Your answer should be the lines below from the one with "s[4] <= 13'b0;" to the one with "y_h[11] <= 34'b0;", both included, given again exactly and with nothing added.

========================

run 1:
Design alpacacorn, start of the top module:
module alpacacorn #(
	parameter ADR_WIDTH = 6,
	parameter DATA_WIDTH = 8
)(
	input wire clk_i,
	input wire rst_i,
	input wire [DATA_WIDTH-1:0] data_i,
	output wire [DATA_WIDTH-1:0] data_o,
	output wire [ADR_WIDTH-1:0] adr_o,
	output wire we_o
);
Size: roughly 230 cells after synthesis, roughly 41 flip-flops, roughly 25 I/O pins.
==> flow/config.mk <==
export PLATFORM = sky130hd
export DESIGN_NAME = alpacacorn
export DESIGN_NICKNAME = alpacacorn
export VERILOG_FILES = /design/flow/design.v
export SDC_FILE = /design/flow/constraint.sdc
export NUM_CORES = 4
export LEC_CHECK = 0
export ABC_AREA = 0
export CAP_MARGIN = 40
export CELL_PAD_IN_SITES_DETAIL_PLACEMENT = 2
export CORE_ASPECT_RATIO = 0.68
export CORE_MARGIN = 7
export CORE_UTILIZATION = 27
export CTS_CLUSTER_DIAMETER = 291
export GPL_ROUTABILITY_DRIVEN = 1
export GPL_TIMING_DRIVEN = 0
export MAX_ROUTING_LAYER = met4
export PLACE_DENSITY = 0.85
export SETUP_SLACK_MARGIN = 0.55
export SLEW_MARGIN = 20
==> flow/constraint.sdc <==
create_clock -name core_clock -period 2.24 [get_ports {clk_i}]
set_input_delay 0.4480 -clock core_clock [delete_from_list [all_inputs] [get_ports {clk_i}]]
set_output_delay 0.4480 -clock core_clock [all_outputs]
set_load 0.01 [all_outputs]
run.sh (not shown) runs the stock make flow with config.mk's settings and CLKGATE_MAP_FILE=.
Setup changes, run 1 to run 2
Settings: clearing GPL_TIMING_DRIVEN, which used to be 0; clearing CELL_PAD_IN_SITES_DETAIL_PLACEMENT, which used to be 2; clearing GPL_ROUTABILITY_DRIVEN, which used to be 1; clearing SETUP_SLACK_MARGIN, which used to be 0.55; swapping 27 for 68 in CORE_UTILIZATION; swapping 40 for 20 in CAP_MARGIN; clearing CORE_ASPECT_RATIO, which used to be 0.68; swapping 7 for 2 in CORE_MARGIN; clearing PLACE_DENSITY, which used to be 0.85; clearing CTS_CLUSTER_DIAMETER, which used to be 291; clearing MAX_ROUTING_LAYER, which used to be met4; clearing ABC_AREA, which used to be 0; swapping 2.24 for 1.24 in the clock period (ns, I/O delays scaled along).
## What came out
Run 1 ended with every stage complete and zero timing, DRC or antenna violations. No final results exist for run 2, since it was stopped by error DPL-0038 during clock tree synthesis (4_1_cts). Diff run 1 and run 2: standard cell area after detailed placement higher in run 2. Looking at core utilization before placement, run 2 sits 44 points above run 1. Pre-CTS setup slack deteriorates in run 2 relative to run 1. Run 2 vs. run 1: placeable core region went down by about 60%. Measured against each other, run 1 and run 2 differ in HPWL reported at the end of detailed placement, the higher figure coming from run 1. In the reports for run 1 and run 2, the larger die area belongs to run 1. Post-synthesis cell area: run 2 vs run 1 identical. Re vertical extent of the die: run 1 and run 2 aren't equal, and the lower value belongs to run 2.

========================

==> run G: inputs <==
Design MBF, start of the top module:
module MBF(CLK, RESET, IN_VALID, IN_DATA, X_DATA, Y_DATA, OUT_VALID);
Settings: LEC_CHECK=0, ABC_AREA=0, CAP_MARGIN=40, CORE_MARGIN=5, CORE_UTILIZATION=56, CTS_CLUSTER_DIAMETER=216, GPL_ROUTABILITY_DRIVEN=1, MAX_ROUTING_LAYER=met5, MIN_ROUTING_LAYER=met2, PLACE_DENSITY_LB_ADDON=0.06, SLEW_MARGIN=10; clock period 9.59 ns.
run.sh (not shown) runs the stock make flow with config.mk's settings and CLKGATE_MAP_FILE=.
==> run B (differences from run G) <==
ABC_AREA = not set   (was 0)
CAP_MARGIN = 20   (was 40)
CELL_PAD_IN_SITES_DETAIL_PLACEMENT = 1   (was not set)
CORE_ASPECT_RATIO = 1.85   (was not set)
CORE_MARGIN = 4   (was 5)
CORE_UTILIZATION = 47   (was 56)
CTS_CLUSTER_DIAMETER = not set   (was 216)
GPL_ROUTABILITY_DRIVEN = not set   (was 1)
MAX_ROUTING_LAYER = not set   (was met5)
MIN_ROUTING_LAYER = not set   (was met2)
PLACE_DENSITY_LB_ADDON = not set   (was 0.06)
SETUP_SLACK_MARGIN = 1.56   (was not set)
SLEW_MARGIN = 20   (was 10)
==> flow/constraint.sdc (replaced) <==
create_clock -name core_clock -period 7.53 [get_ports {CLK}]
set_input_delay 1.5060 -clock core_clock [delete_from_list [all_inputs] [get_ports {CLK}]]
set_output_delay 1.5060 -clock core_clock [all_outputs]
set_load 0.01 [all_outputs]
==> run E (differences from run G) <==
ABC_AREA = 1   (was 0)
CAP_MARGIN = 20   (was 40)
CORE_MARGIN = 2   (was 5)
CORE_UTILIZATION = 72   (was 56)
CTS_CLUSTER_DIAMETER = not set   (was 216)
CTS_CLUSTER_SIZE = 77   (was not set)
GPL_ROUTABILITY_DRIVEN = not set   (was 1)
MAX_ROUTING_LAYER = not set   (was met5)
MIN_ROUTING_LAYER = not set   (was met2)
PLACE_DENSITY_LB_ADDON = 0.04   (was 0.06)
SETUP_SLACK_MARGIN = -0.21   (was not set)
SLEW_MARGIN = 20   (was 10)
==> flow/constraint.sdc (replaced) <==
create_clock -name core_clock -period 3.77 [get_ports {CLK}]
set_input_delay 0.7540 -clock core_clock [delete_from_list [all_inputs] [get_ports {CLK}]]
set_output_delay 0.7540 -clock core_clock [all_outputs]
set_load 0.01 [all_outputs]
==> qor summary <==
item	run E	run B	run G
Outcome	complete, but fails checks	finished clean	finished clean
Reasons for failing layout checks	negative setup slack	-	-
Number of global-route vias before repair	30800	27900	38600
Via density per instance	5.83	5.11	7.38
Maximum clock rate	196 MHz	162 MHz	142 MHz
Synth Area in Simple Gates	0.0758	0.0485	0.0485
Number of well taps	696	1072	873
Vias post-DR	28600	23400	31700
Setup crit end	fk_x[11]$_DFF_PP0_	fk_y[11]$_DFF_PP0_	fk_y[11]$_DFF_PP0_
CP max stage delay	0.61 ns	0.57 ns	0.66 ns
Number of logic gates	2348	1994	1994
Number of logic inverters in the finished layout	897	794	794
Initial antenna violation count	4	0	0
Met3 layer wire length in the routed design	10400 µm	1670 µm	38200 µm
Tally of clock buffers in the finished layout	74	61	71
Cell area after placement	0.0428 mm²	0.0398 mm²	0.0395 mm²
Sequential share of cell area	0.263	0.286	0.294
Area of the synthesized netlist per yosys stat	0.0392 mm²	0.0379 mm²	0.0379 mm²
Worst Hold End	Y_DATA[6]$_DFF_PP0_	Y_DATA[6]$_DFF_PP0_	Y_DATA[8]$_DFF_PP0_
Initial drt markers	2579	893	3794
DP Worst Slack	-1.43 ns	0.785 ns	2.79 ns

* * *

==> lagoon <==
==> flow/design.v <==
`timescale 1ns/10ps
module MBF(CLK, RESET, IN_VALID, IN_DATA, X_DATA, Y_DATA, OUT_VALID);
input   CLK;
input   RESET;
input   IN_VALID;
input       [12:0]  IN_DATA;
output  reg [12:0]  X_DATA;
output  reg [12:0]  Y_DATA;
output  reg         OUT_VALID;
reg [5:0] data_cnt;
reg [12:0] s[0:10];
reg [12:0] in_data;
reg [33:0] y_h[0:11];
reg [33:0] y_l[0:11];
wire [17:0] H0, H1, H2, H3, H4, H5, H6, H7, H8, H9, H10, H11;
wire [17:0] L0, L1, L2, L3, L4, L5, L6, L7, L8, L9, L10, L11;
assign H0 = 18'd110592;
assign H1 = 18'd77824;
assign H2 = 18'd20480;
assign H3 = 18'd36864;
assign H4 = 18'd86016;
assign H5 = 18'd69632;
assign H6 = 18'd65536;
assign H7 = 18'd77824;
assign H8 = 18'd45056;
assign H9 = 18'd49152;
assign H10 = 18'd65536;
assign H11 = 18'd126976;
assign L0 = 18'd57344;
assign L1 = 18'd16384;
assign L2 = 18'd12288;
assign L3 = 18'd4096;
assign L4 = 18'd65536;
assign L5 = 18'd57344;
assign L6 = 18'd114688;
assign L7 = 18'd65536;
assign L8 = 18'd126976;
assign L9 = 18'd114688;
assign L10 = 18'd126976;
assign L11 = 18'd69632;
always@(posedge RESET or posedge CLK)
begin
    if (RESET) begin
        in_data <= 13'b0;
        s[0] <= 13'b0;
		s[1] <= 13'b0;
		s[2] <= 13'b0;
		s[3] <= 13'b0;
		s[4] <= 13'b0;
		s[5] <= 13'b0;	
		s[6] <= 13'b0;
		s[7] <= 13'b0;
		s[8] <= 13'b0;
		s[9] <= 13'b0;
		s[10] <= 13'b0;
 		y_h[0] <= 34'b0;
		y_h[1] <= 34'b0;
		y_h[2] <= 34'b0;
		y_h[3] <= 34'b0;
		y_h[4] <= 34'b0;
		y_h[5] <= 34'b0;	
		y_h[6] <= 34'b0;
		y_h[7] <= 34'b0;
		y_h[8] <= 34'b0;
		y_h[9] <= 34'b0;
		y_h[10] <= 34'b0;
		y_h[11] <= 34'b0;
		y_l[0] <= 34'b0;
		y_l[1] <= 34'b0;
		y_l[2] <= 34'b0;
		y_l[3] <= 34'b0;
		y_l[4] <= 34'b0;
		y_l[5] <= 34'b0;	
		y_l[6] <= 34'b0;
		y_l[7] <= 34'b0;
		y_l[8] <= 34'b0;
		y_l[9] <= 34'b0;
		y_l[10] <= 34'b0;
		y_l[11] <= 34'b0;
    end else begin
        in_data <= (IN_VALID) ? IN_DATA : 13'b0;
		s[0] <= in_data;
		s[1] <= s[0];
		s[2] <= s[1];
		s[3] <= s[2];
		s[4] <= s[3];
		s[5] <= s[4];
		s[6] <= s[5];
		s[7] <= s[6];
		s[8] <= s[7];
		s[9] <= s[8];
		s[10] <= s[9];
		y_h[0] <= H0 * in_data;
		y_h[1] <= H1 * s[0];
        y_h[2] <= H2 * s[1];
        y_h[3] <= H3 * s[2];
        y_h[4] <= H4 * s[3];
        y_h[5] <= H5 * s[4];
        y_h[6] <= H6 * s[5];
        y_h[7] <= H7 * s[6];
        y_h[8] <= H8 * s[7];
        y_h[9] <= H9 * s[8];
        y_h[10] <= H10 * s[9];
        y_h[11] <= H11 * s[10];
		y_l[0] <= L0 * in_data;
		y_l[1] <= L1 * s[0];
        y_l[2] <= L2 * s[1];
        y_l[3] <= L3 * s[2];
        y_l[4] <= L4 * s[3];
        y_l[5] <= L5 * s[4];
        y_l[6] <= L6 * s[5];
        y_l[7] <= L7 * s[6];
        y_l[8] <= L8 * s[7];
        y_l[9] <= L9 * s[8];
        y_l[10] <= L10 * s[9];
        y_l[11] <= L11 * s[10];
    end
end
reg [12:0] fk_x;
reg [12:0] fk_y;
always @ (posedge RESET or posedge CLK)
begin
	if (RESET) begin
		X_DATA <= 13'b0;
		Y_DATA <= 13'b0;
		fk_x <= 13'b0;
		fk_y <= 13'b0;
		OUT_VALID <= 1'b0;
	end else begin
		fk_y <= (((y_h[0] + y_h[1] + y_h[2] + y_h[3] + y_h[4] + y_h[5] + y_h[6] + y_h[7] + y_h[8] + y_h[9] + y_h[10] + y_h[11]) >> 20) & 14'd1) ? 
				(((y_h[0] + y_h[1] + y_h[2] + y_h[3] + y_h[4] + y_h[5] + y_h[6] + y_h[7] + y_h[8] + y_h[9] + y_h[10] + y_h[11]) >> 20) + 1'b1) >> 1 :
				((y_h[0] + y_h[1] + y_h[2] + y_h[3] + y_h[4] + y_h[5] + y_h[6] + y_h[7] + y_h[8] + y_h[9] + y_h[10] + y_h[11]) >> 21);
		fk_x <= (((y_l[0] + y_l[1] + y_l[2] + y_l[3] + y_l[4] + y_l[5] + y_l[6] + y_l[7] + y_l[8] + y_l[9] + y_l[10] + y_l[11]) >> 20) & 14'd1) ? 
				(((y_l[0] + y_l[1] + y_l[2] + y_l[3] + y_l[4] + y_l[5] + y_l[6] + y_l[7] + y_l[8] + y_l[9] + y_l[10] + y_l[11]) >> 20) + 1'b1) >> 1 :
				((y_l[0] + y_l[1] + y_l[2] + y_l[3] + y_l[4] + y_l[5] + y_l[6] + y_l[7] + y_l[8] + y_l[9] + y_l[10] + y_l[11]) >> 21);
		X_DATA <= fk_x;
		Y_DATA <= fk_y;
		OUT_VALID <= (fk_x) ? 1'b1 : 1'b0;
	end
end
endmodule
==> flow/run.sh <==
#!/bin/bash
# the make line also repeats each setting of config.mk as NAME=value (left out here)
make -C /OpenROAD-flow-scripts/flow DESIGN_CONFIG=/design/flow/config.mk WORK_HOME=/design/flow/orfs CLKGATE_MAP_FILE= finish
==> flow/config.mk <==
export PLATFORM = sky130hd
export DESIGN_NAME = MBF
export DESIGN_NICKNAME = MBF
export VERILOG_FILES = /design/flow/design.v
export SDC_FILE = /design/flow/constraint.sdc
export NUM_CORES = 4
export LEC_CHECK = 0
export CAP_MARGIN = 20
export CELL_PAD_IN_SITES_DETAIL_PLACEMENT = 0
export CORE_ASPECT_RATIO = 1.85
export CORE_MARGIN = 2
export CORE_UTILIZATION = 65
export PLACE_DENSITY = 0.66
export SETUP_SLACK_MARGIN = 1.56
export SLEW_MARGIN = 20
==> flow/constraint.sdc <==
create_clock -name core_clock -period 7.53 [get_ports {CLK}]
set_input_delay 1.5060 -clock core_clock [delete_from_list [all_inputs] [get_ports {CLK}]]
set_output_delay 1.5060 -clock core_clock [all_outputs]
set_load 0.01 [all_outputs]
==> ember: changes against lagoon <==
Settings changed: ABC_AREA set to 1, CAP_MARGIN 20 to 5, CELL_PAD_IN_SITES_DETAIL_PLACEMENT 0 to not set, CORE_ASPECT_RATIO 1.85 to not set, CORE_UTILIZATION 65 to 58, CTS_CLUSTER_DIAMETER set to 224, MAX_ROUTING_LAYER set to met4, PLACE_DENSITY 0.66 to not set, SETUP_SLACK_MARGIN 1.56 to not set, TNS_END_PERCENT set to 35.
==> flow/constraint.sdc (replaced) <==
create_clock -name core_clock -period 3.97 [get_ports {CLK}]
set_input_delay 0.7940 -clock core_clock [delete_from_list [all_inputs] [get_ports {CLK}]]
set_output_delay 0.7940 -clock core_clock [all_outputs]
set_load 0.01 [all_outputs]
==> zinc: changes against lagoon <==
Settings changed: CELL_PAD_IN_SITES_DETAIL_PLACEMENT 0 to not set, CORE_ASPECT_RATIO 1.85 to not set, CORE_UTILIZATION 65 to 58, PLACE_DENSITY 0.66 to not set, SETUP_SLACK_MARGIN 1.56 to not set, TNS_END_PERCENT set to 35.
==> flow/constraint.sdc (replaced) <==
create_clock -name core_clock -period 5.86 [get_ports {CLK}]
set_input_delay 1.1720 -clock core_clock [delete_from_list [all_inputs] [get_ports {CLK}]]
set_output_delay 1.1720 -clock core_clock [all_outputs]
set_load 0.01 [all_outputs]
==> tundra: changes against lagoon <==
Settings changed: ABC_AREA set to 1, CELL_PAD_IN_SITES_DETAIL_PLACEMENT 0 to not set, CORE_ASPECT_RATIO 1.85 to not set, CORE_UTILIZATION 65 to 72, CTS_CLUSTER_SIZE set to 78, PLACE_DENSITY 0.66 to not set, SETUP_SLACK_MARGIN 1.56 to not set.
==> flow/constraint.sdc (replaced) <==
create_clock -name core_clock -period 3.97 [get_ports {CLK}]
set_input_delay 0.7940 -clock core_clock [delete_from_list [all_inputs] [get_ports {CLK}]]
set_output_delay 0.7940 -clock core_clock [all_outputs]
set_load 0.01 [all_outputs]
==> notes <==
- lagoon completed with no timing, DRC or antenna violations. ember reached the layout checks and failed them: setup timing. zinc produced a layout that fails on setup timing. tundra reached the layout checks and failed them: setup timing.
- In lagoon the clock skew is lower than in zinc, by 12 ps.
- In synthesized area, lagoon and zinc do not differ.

========================

■ **YOUR RESPONSE**
		s[4] <= 13'b0;
		s[5] <= 13'b0;	
		s[6] <= 13'b0;
		s[7] <= 13'b0;
		s[8] <= 13'b0;
		s[9] <= 13'b0;
		s[10] <= 13'b0;
 		y_h[0] <= 34'b0;
		y_h[1] <= 34'b0;
		y_h[2] <= 34'b0;
		y_h[3] <= 34'b0;
		y_h[4] <= 34'b0;
		y_h[5] <= 34'b0;	
		y_h[6] <= 34'b0;
		y_h[7] <= 34'b0;
		y_h[8] <= 34'b0;
		y_h[9] <= 34'b0;
		y_h[10] <= 34'b0;
		y_h[11] <= 34'b0;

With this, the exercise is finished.